I was so excited when my daughter was invited to the prom by one of her best friends and the nicest guy on earth. She went with her girlfriends to buy a dress but came home empty handed. No big deal, there was lots of time and lots more stores.
Over the next few days she went to most of them. I started getting text messages. “Mom, they don’t have anything at Nordstrom. Where else should I go?”
“Try Macy’s.”
“We did already.”
“Lloyd Center has some good stores.”
“We’ve been to all of them. Nothing.”
I wasn’t bothered because I knew there were lots more places, and worst-case scenario we’d go to bridal stores or order something online.

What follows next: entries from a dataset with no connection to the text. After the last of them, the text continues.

This design comes from an exercise in tuning for small area, a short achievable clock period and few clock cycles per item on the open sky130 flow, not from production work. The RTL was checked by simulation tests, not by an equivalence proof against the original design.

==> flow/design.v (excerpt) <==
module relu_backward_unit #(
   parameter int Row_Limit = 10,
   parameter int Lanes     = 10
) (
   input  logic                             clk,
   input  logic                             rst,
   input  logic                             fwd_valid,
   output logic                             fwd_ready,
   input  logic [5*Row_Limit*Row_Limit-1:0] fwd_matrix,
   input  logic                             grad_valid,
   output logic                             grad_ready,
   input  logic [5*Row_Limit*Row_Limit-1:0] grad_matrix,
   output logic                             out_valid,
   input  logic                             out_ready,
   output logic [5*Row_Limit*Row_Limit-1:0] out_matrix,
   output logic                             mask_valid,
   output logic                             busy
);
   localparam int NN = Row_Limit * Row_Limit;
   logic [NN-1:0]   mask_q, mask_d;
   logic            mask_valid_q;
   logic [5*NN-1:0] out_q, out_d;
   logic            out_valid_q;
   logic            hold, grad_hs;
   assign hold    = out_valid_q && !out_ready;
   assign grad_hs = grad_valid && grad_ready;
   always_comb begin
      for (int i = 0; i < NN; i++) begin
         if (fwd_valid)
            mask_d[i] = !fwd_matrix[4*NN+i] &&
                        (fwd_matrix[3*NN+i] || fwd_matrix[2*NN+i] ||
                         fwd_matrix[NN+i]   || fwd_matrix[i]);
         else
            mask_d[i] = mask_q[i];
      end
      for (int i = 0; i < NN; i++) begin
         for (int k = 0; k < 5; k++) begin
            out_d[k*NN+i] = hold ? out_q[k*NN+i] : (mask_d[i] & grad_matrix[k*NN+i]);
         end
      end
  ...
Settings: LEC_CHECK=0, CAP_MARGIN=20, CORE_MARGIN=2, CORE_UTILIZATION=55, SLEW_MARGIN=20; clock period 5.0 ns.
run.sh (not shown) runs the stock make flow with config.mk's settings and CLKGATE_MAP_FILE= SYNTH_SCRIPT=/design/flow/synth_recipe.tcl, a recipe that flattens the netlist after the stock synthesis.
The first run died in I/O pin placement (3_2_place_iop), error PPL-0024.
Testbench counts at the start, summed over its fixed seeds: cycles 1,095, grads 767.
Then changed:
- CORE_AREA: not set -> 2 2 978 82
- CORE_MARGIN: 2 -> not set
- CORE_UTILIZATION: 55 -> not set
- DIE_AREA: not set -> 0 0 980 84
Outcome:
- This time the run produced a clean layout
- area after synthesis is unchanged
- synthesized cell count stays the same
Then changed:
- CORE_AREA: 2 2 978 82 -> not set
- CORE_MARGIN: not set -> 2
- CORE_UTILIZATION: not set -> 70
- DIE_AREA: 0 0 980 84 -> not set
- PLACE_DENSITY: not set -> 0.8
After rerunning: This time the run stopped in I/O pin placement (3_2_place_iop) (PPL-0024). Area after synthesis is unchanged. Synthesized cell count stays the same.

========
## blue
Another version of the RTL of relu_backward_unit (not shown whole).
Size: ~3000 cells after synthesis, about 600 flip-flops, roughly 1500 I/O pins, ~22000 um^2 of cells after synthesis.
clock: 5.0 ns
lec_check: 0
abc_area: 1
cap_margin: 20
core_area: 2 2 398 108
die_area: 0 0 400 110
setup_slack_margin: 2.7
slew_margin: 20
standard.sh (not shown) runs the stock make flow with config.mk's settings and CLKGATE_MAP_FILE= SYNTH_SCRIPT=/design/flow/synth_recipe.tcl, a recipe that flattens the netlist after the stock synthesis.
==> flow/flow/run.sh <==
#!/bin/bash
# Standard layout, with the port buffers inserted as the smallest plain buffer
# instead of the delay buffer buffer_ports picks by default, and pins allowed
# on every routing track so the die can be smaller.
set -euo pipefail
export BUFFER_PORTS_ARGS="-buffer_cell sky130_fd_sc_hd__buf_1"
export PLACE_PINS_ARGS="-min_distance 1 -min_distance_in_tracks"
bash standard.sh > standard_flow.log 2>&1
blue is listed as incomplete: the tool reported an error in global routing and the run ended there.
Testbench counts of blue, summed over its fixed seeds: cycles 1,095, grads 767.
Inputs modified between blue and orange:
Settings: CORE_AREA: 2 2 398 108 -> 2 2 758 62; DIE_AREA: 0 0 400 110 -> 0 0 760 64.
==> flow/flow/run.sh <==
#!/bin/bash
# Standard layout, with the port buffers inserted as the smallest plain buffer
# instead of the delay buffer buffer_ports picks by default.
set -euo pipefail
export BUFFER_PORTS_ARGS="-buffer_cell sky130_fd_sc_hd__buf_1"
bash standard.sh > standard_flow.log 2>&1
--- outcome ---
- The flow did not stop early for orange: all stages ran, and the layout cleared the timing, design-rule and antenna checks.
- Between blue and orange, placed wire-length estimate after detailed placement decreased.
- Compared with blue, total instance count after detailed placement in orange increased slightly.
- Looking at orange and blue, the count of cell types in the netlist is a wash.
- Of orange and blue, it is orange that has the higher total placed instance area.
- Going from blue to orange, post-CTS setup-driven buffer insertion count decreased by 6 relative to the old numbers, post-placement worst setup slack increased by 0.32 ns relative to the old numbers, starting density of the core decreased by 2.8 points relative to the old numbers.

[port drivers added, routing unchanged]
The results above use ideal ports. As a check the final layouts listed here were re-extracted and re-timed, cells and wires unchanged.
Step 1 sets driving cells, clkbuf_16 on the clock port and buf_2 on the other inputs (assumed; they add their load-dependent delay and slew).
Step 2 moves the port delays by t, midway between the first and last clock arrival at a register: inputs arrive t later, outputs are due t later. That takes back most of the time a late clock gives input paths.
a / b / c = ideal ports / drivers / drivers and shift; a / b = the first two.
| run | shift t [ns] | slack for setup (ns) | hold WS [ns] | worst setup path after step 2 | clock arrival spread, ns |
|---|---|---|---|---|---|
| the second run of note 1 | 0.700 | 1.425 / 1.394 / 1.394 | 0.491 / 0.471 / 0.556 | input to output | 0.041 / 0.042 |
| orange | 0.708 | 2.611 / 2.574 / 2.194 | 0.225 / 0.155 / 0.454 | input to register | 0.029 / 0.029 |
After both steps every run listed still meets setup and hold. The setup slack of orange, which loses most, moves by -0.037 ns with the drivers and by -0.417 ns with both steps.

Today I went with her to several stores. The problem isn’t so much a lack of dresses, although I’m not sure who’s designing these things. Who wants a dress that starts out light green on the top and progresses through several shades to dark green at the bottom? Since when is tie-dye associated with formal wear? We have lots of tie-dye stuff around here – my daughter went through a phase – but none of it is dress up, and all of it is ugly.
The other thing about these dresses is that they’re so revealing. Dresses for 17 and 18 year old girls are scooped out almost to the you know whats or plunging toward the belly button. Some have the mid-section cut out with see-through fabric. There are lace-up backs that look like something old west women of the night might have worn. And the gaudy fabric. Oh my gosh! It’s like a marriage of Wal-Mart and K Mart with not an inch of fabric unblemished by some shiny cheap glued-on silver stuff or woven-in sparkles.
This is what my daughter told me the dresses looked like, and I didn’t believe her until I saw them for myself. Even the really nice Nordstrom ones are super-revealing or else they look like something an old woman would wear to some kind of country club installation dinner.
However, there were a few darling dresses in my daughter’s size, and she tried every single one of them on. They would have been cute except for one structural curse that many women, especially in LA, have paid thousands of dollars to get augmented but my daughter got genetically. Let’s just say that when she looks down, she can’t see her feet. Her girls cannot be contained in a normal prom dress. She needs a size 12 on top and a 6 on the bottom. No manufacturer has the good sense to design like this, even though everywhere you look girls have amassed disproportionate endowment these days, so we tromped from store to store and dressing room to dressing room for hours with nothing to show for it.
At one point, frustrated, my daughter got testy with me, and I got testy back, and she said, “I hate the stupid prom,” and burst into tears. I wanted to say, “Don’t get mad at me, blame your dad’s side of the family. You sure didn’t get it from me,” but for once I had the good sense to keep my mouth shut and suck up my irritation and comfort her so we could press on. We came home with two dresses that will do if we absolutely can’t find anything else, but one is not a good color and the other would require alteration.
I just spent the last two hours browsing websites but since we only have a couple of weeks, I’m scared to order anything. I made a list of all the bridal shops in a 300 mile radius and I plan to gas up my Prius tomorrow and hit the road – and I’m not coming home until I have a freaking prom dress – or a bunch of them on hold all over the state so she can try them on.